He was appointed Secretary of the Historic Monuments Commission in 1904, becoming a member on 12 August 1919, being then nominated President of its Transylvania section (1921–1941) and elected President of the Historic Monuments Commission on 15 October 1941, performing this function until the commission has been disbanded by the communist regime in 1948.

Alexandru Lapedatu was active in a great number of commissions and associations. He was nominated secretary of the Romanian Historical Commission in 1909, and became member from 1911 to 1919, re-confirmed by royal decree in 1924.

He was the secretary of the Committee of the "Steaua" Association established by Spiru Haret, editing its last 27 monographs, from No. 20 to No. 47, mostly with historical content. He was elected in the Society "Arta Românească" in 1909, was an active member of the Romanian Royal Geographical Society (1915), was elected honorific member of the Romanian Numismatic Society (1920), held the Presidency of the Commission for Museum Reform in Transylvania (1921), was appointed by the Ministry of Public Education as President of the Commission for the Organization of the State Archives in Transylvania, was nominated in the Commission for Introducing National Toponyms in Transylvania, Banat and Partium, in the Commission for the Verification of the Valuable Assets and Public Goods of the Previous Hungarian Monarchy and from the other territories united with the Romanian State (1922). On 9 November 1922 he was proclaimed honorific member of the Religious Historical-Archaeological Society in Chișinău and he was a permanent delegate in the Committee of the Transylvanian Museum Society (Erdélyi Muzeum Egyesület) (1925).

In 1919, when the first Romanian University was established in Cluj by the Directory Council of Transylvania, Banat and Romanian Counties in Hungary (Romanian: Consiliul Dirigent al Transilvaniei, Banatului și ținuturilor românești din Ungaria), he was nominated professor for ancient history of Romanians on 23 August 1919, being confirmed by the King on 28 January 1920; he was a member of the faculty until 1940. He was elected dean (1921–1922) and vice-dean (1922–1923) of the Philology and Philosophy Faculty and was the co-founder, together with his colleague Ioan Lupaș, of the Institute of National History from Cluj, today the Institute of History "Gheorghe Barițiu" of the Romanian Academy, becoming in 1920–1938 its co-director, respectively in 1943–1945 its honorary director.

Alexandru Lapedatu was the general director of the State Archives of Romania (30 March 1923 – 24 March 1924).

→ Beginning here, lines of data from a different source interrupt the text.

`src/rtl/toggle_rx_pkg.sv`:
```
// toggle_rx_pkg: shared receive-state type and constants for the toggle descrambler
package toggle_rx_pkg;
    typedef enum logic {HUNT, LOCKED} rx_state_t;
    localparam logic [7:0] DEFAULT_SYNC = 8'h47;
    localparam int MISS_TOTAL_W = 16;
    localparam int LOCK_CNT_W = 8;
endpackage

```
`src/rtl/toggle_sync_detect.sv`:
```
// toggle_sync_detect: local toggle generator and dual-polarity sync hunter
module toggle_sync_detect
    import toggle_rx_pkg::*;
#(
    parameter int WIDTH = 8,
    parameter logic [WIDTH-1:0] SYNC_WORD = WIDTH'(DEFAULT_SYNC)
) (
    input  logic clk,
    input  logic rst_n,
    input  logic din,
    input  logic shift,
    input  logic clear,
    output logic t,
    output logic match_pos,
    output logic match_neg
);
    logic [WIDTH-1:0] sr, sr_nxt;

    // Compare against the value sr takes on this edge so lock lands one edge after the last sync bit
    assign sr_nxt = {sr[WIDTH-2:0], din ^ t};
    assign match_pos = shift && sr_nxt == SYNC_WORD;
    assign match_neg = shift && sr_nxt == ~SYNC_WORD;

    always_ff @(posedge clk) begin
        if (!rst_n) begin
            t <= 1'b0;
            sr <= '0;
        end else begin
            t <= ~t;
            sr <= clear ? '0 : shift ? sr_nxt : sr;
        end
    end
endmodule

```
`src/rtl/toggle_descrambler.sv`:
```
// toggle_descrambler: phase-hunting toggle remover and word deserializer.
// Optional stats outputs enabled by TOGGLE_DESCRAMBLER_STATS_EN.
module toggle_descrambler
    import toggle_rx_pkg::*;
#(
    parameter int WIDTH = 8,
    parameter logic [WIDTH-1:0] SYNC_WORD = WIDTH'(DEFAULT_SYNC),
    parameter int FRAME_WORDS = 4,
    parameter int MISS_LIMIT = 3
) (
    input  logic clk,
    input  logic rst_n,
    input  logic din,
    output logic [WIDTH-1:0] dout,
    output logic dout_valid,
    output logic locked
`ifdef TOGGLE_DESCRAMBLER_STATS_EN
    ,
    output logic [MISS_TOTAL_W-1:0] sync_miss_total,
    output logic [LOCK_CNT_W-1:0] lock_count
`endif
);
    localparam int BW = $clog2(WIDTH);
    localparam int FWW = $clog2(FRAME_WORDS + 1);
    localparam int MW = $clog2(MISS_LIMIT + 1);
    localparam logic [BW-1:0] LAST_BIT = BW'(WIDTH - 1);
    localparam logic [FWW-1:0] LAST_SLOT = FWW'(FRAME_WORDS);
    localparam logic [MW-1:0] MISS_LAST = MW'(MISS_LIMIT - 1);

    rx_state_t state, state_nxt;
    logic t, p, b, match_pos, match_neg, lock_ev, word_done, miss, unlock;
    logic [WIDTH-1:0] wsr, word;
    logic [BW-1:0] bc;
    logic [FWW-1:0] wc;
    logic [MW-1:0] mc;

    toggle_sync_detect #(.WIDTH(WIDTH), .SYNC_WORD(SYNC_WORD)) u_sync (
        .clk(clk),
        .rst_n(rst_n),
        .din(din),
        .shift(state == HUNT),
        .clear(unlock),
        .t(t),
        .match_pos(match_pos),
        .match_neg(match_neg)
    );

    assign locked = state == LOCKED;

    always_comb begin
        b = din ^ t ^ p;
        word = {wsr[WIDTH-2:0], b};
        lock_ev = state == HUNT && (match_pos || match_neg);
        word_done = state == LOCKED && bc == LAST_BIT;
        miss = word_done && wc == '0 && word != SYNC_WORD;
        unlock = miss && mc == MISS_LAST;
        state_nxt = lock_ev ? LOCKED : unlock ? HUNT : state;
    end

    always_ff @(posedge clk) begin
        if (!rst_n)
            state <= HUNT;
        else
            state <= state_nxt;
    end

    always_ff @(posedge clk) begin
        if (!rst_n) begin
            p <= 1'b0;
            wsr <= '0;
            bc <= '0;
            wc <= '0;
            mc <= '0;
            dout <= '0;
            dout_valid <= 1'b0;
        end else begin
            dout_valid <= 1'b0;
            if (lock_ev) begin
                // The sync word just matched fills slot 0, so the next word is data slot 1
                p <= match_neg;
                bc <= '0;
                wc <= FWW'(1);
                mc <= '0;
            end else if (state == LOCKED) begin
                wsr <= word;
                bc <= word_done ? '0 : bc + 1'b1;
                if (word_done) begin
                    wc <= wc == LAST_SLOT ? '0 : wc + 1'b1;
                    if (wc != '0) begin
                        dout <= word;
                        dout_valid <= 1'b1;
                    end else
                        mc <= miss ? mc + 1'b1 : '0;
                end
            end
        end
    end

`ifdef TOGGLE_DESCRAMBLER_STATS_EN
    always_ff @(posedge clk) begin
        if (!rst_n) begin
            sync_miss_total <= '0;
            lock_count <= '0;
        end else begin
            if (miss && sync_miss_total != '1)
                sync_miss_total <= sync_miss_total + 1'b1;
            if (lock_ev && lock_count != '1)
                lock_count <= lock_count + 1'b1;
        end
    end
`endif
endmodule
```
`config.mk`:
```
export PLATFORM = sky130hd
export DESIGN_NAME = toggle_descrambler
export DESIGN_NICKNAME = d
export VERILOG_FILES = /design/src/rtl/toggle_rx_pkg.sv /design/src/rtl/toggle_sync_detect.sv /design/src/rtl/toggle_descrambler.sv
export SDC_FILE = /design/constraint.sdc
export NUM_CORES = 1
export LEC_CHECK = 0
export CORE_AREA = 2 2 54 56
export CTS_BUF_LIST = sky130_fd_sc_hd__clkbuf_4
export CTS_CLUSTER_SIZE = 25
export DETAILED_ROUTE_END_ITERATION = 6
export DIE_AREA = 0 0 56 58
export HOLD_SLACK_MARGIN = 0.08
export PLACE_DENSITY_LB_ADDON = 0.1
export SYNTH_ARGS = -nofsm -noshare
export SYNTH_HDL_FRONTEND = slang
export SYNTH_HIERARCHICAL = 1
export SYNTH_SLANG_ARGS = --single-unit
```
`constraint.sdc`:
```
create_clock -name clk -period 1.8 [get_ports clk]
set_input_delay 0.45 -clock clk [delete_from_list [all_inputs] [get_ports clk]]
set_output_delay 0.45 -clock clk [all_outputs]
set_load 0.02 [all_outputs]
```
After elaboration in Yosys (flattened, before gate mapping). Cells that the tools add are included.

Register bits after elaboration: 34.

Add/sub/neg operators: 3. Bitwise logic cells: 8. Mux-type cells: 9. Reduce and logical (&&, ||, !) cells: 21. Eq/ne operators: 6.

Operator list (count): $eq A8 B7 Y1 const B (1); $eq A8 B8 Y1 const B (1); $ne A8 B7 Y1 const B (1); $logic_and A1 B1 Y1 (7); $add A3 B1 Y3 const B (2); $eq A3 B3 Y1 const B (2); $mux W1 (6); $mux W3 (2); $not A1 Y1 (6); $reduce_and A2 Y1 (3); $reduce_bool A2 Y1 (3); $reduce_and A4 Y1 (1); $reduce_or A2 Y1 (2); $reduce_or A4 Y1 (1); $logic_not A3 Y1 (1); $reduce_and A3 Y1 (1); $reduce_bool A3 Y1 (1); $add A2 B1 Y2 const B (1); $eq A2 B2 Y1 const B (1); $mux W2 (1); $xor A1 B1 Y1 (2); $logic_or A1 B1 Y1 (1).

Logic depth before layout (Yosys ltp).
Depth in word-level cells: 7. Gate-level depth with buffers: 7.

By module. Netlist, hierarchy kept.

By module, submodules not included: toggle_descrambler (cells an instance 124, area each 1151.1 µm², instances 1); toggle_sync_detect (cells an instance 33, area each 344.1 µm², instances 1).

Worst setup path after synthesis. OpenSTA, ideal clock, no wires.

Path type: reg2reg. Start: reg state, in the netlist locked. End: reg mc[1]. Stages on the path, launching flop included: 7. Period minus slack after synthesis: 1.764 ns. Path slack: 0.036 ns. Arrival time: 1.663 ns. Data required time: 1.699 ns. Setup time: 0.101 ns. Cells stage by stage: dfxtp_1 inv_1 buf_4 and4_1 o21bai_1 nand2_1 o41ai_1.

Word-level cells in the longest chain between the ends: 5. Elaborated cells between the ends (all ways): 11. Those cells by class: mux (1); bitwise (1); reduce/logical (9).

RTL lines: start: declaration (line toggle_descrambler.sv:30) `rx_state_t state, state_nxt;`; start signal: assignment (line toggle_descrambler.sv:64) `state <= state_nxt;`; $not A1 Y1 (no source line); $logic_and A1 B1 Y1 (line toggle_sync_detect.sv:22) `assign match_neg = shift && sr_nxt == ~SYNC_WORD;`; net match_neg (line toggle_descrambler.sv:31) `logic t, p, b, match_pos, match_neg, lock_ev, word_done, miss, unlock;`; $logic_or A1 B1 Y1 (line toggle_descrambler.sv:53) `lock_ev = state == HUNT && (match_pos || match_neg);`; $logic_and A1 B1 Y1 (line toggle_descrambler.sv:53); $reduce_or A2 Y1 (no source line); end signal: assignment (line toggle_descrambler.sv:93) `mc <= miss ? mc + 1'b1 : '0;`; end: declaration (line toggle_descrambler.sv:35) `logic [MW-1:0] mc;`.

The timed path passes the listed nets, and every way through them passes these cells. A chain may end at the register's enable or synchronous reset.

Worst setup path after layout.
Start: in din. End: reg u_sync.sr[4].

Word-level cells in the longest chain between the ends: 6.

RTL lines: start: declaration (line toggle_descrambler.sv:13) `input logic din,`; $xor A1 B1 Y1 (2 in series) (line toggle_descrambler.sv:51) `b = din ^ t ^ p;`; $ne A8 B7 Y1 (line toggle_descrambler.sv:55) `miss = word_done && wc == '0 && word != SYNC_WORD;`; $logic_and A1 B1 Y1 (line toggle_descrambler.sv:55); $logic_and A1 B1 Y1 (line toggle_descrambler.sv:56) `unlock = miss && mc == MISS_LAST;`; net unlock (line toggle_descrambler.sv:31); $reduce_or A2 Y1 (no source line); end signal: assignment (line toggle_sync_detect.sv:30) `sr <= clear ? '0 : shift ? sr_nxt : sr;`; end: declaration (line toggle_sync_detect.sv:17) `logic [WIDTH-1:0] sr, sr_nxt;`.

The timed path passes the listed nets, and every way through them passes these cells.

==> flow_summary.ini <==
[setup_path]
reg2reg_depth = 6
critPathLaunch = din
path_delay_family = buffers and inverters
critPathArrivalTime_ns = 2.03
crit_buf_inv = 2
reg2reg_to = u_sync/sr[4]
critPathSlowestCell = clkdlybuf4s50_1
critPathKind = in -> reg
crit_path_end_kind = flip-flop
crit_path_cell_trace = clkdlybuf4s50_1 -> xnor3_1 -> nor4_4 -> nor3_1 -> nand2b_1 -> buf_4 -> nor2_1
rrSetupSlack_ns = 0.14
start_kind = primary input
path_depth = 7
r2r_start = u_sync/t
required_ns = 2.07
cp_max_fo = 5
slowest_delay_ns = 0.53
crit_end = u_sync/sr[4]

[logic_synthesis]
synth_top_area_share = 0.455
postSynthCellCount = 157
ys_ff_latch = 34
ys_seq_area_frac = 0.455
synth-main-ff-cell = dfxtp_1
synthArstFlopShare = 0
synth_warnings = 6
syn_nets = 165
ys_top_cells_by_area = dfxtp_1 (46%), mux2i_1 (8.0%), a21oi_1 (5.0%)
synth.largest_area_cell = dfxtp_1
synth_edf_count = 0
synth_cell_types = 39
avgSynthCellArea_um2 = 9.52
synth_area_um2 = 1500

[clocking]
clock_latency_ns = 0.33
postCtsHoldBufs = 0
clk_path_buf_depth = 2
post_cts_buffers = 0
ctsHtreeMaxLevel = 2
cts.sinks = 34
clk_pin_slew_ns = 0.10
cts_buffers = 5
root_buffer = clkbuf_4
cts_tree = yes

[flow_run]
maxCapViolCount = 0

[sta]
finalHoldViolCount = 0
worst_pin_slew_ns = 0.389
max-slew-margin-rel = 0.740
setup_viol = 0
drv_slew = 0
fin_ws_ns = 0.0354
post-route-min-period_ns = 1.76
skew_ns = 0.0115
period_share = 0.980
max_freq_mhz = 567
rsz0062_at_grt = true

[grt]
grtUsageTotal = 0.199
grt_pass1_vias = 1196
grt_overflow = 0
grt_pass1_wl_um = 4960
antenna_found_initial = 0
grt_max_degree = 14

[power_and_ir_drop]
peakVddDrop_v = 0.000751
p_leak_nw = 0.698
p_int_mw = 1.07
powerDensity_nw_per_um2 = 746
p_seq_frac = 0.571
switching_power_uw = 273
p_sw_frac = 0.204
pwr-share-clk = 0.389
totalPowerFinal_mw = 1.34
p_comb_frac = 0.040

[routing]
drc_errors = 0
routedWlPerCell_um = 13.6
first_iter_violations = 31
viasPerCell = 5.48
finalWirelength_um = 2930
drtPass1Iterations = 4
postRouteAntennaNets = 0
vias = 1183

[final_layout]
layout_common_cells = dfxtp_1 (34), nor2_1 (16), a21oi_1 (15), buf_4 (15), mux2i_1 (12)
fin_nets = 193
insertedDiodeCount = 0
areaGrowthSynthToFinish_pct = 20.2
mostFrequentLayoutCell = dfxtp_1
layout-drive-gt1-share = 0.146
final_design_area_no_fill_um2 = 1800
layoutNonFillerInstCount = 216

[floorplanning]
io_pins = 13
row_count = 19
fp.coreArea_um2 = 2660
die_y_um = 58
start_util = 0.562
die_w_um = 56
dieArea_um2 = 3250

[place]
pre_cts_ws_ns = -0.284
hpwl_um = 2140
portBuffers = 12
placed_cells_incl_taps = 209
dpl_cell_area_um2 = 1720
gp_congestion = 0.747

[hold_path]
hold_path_class = reg -> reg

[run_status]
outcome = completed
## area by class of cell
class / count / area (um2)
inverter: 7 / 26.3
clock inverter: 2 / 33.8
timing repair buffer: 27 / 231
fill: 219 / 866
clock buffer: 5 / 37.5
sequential: 34 / 681
multi-input combinational: 110 / 748
tap: 31 / 38.8
## worst reg2reg max path: cells and delay by family, from the launching register on
family,cells,cell delay [ns]
XOR/XNOR,1,0.40
buffers and inverters,1,0.16
flip-flops,1,0.43
AND/OR/NAND/NOR,4,0.60
## metrics by stage
step	TNS, ns	utilization	hold slack [ns]
floorplan	0	-	0.445
global placement	-3.33	0.646	0.449
detailed placement	-3.77	0.646	0.459
CTS	0	0.672	0.473
global route	-0.123	0.675	0.497
finish	0	0.675	0.470
## state kept, by name, summed over array words and instances, names as in the netlist
signal and flops:
bc 3, dout 8, dout_valid 1, locked 1
mc 2, p 1, u_sync/sr 7, u_sync/t 1
wc 3, wsr 7
## power groups by stage
stage	Clock, mW	Sequential [mW]	Combinational [mW]
after CTS	0.536	0.765	0.0510
final	0.521	0.766	0.0532
after global routing	0.557	0.767	0.0579
after global placement	0	0.782	0.0503
after detailed placement	0	0.783	0.0507
after floorplan	0	0.781	0.0292
## how the worst min path moves through the flow
stage,start,end,slack [ns],cells after the start
finish,bc[2],bc[2],0.47,2
CTS,bc[2],bc[2],0.47,2
detailed placement,bc[2],bc[2],0.46,2
global placement,bc[2],bc[2],0.45,2
floorplan,bc[2],bc[2],0.45,2
global route,bc[2],bc[2],0.50,2
## cells in the mapped netlist (2+ instances only)
cell	instances
dfxtp_1	34
nor2_1	16
a21oi_1	15
mux2i_1	12
nand2_1	11
nand3_1	10
o21ai_0	7
inv_1	6
ha_1	5
nand2b_1	4
o21ai_1	3
buf_2	2
buf_4	2
buf_6	2
nand3b_1	2
nand4_1	2
nor3_1	2
## kinds of logic after synthesis
logic type / after synthesis / synth area share
multiplexers: 12 / 0.0803
buffers and inverters: 13 / 0.0494
AND/OR/NAND/NOR: 60 / 0.237
XOR/XNOR: 2 / 0.0209
flip-flops: 34 / 0.455
AO/OA/AOI/OAI: 31 / 0.115
adder cells (fa/ha/maj): 5 / 0.0418
## per-layer routing
layer / wire length, um / GRT usage / share of wire
met4: 83 / 0.109 / 0.028
met1: 1350 / 0.223 / 0.46
met5: 0 / 0 / 0
met2: 1380 / 0.345 / 0.47
met3: 114 / 0.0536 / 0.039
## repair_timing
action / CTS / global route
setup endpoints to repair: 1 / 7
cloned: 0 / 0
resized for setup: 1 / 1
Power figures use the tool's default switching activity.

In parallel with his academic activities, Alexandru Lapedatu gave history conferences in Folk High Schools: in the Summer School in Vălenii de Munte, initiated in 1914 by Nicolae Iorga; in the University Extension in Cluj, 1925, where he was elected Honorary President; and in Free University or Folk University Association under director Sabina Cantacuzino.

In 1910 Alexandru Lapedatu was elected correspondent member, then in 1918 active member of the History Section of the Romanian Academy. He was elected vice-president (1934–1935, 1938–1939), then President of the Romanian Academy (3 June 1935 – 31 May 1938), and at the end of his mandate was elected its Secretary General (30 May 1939 – 12 August 1948). Alexandru Lapedatu has been among the 113 members purged from the Romanian Academy (Decree Nr. 76 from 8 June 1948 of the communist regime). The General Assembly of the Romanian Academy from 3 June 1990 reinstated his full membership.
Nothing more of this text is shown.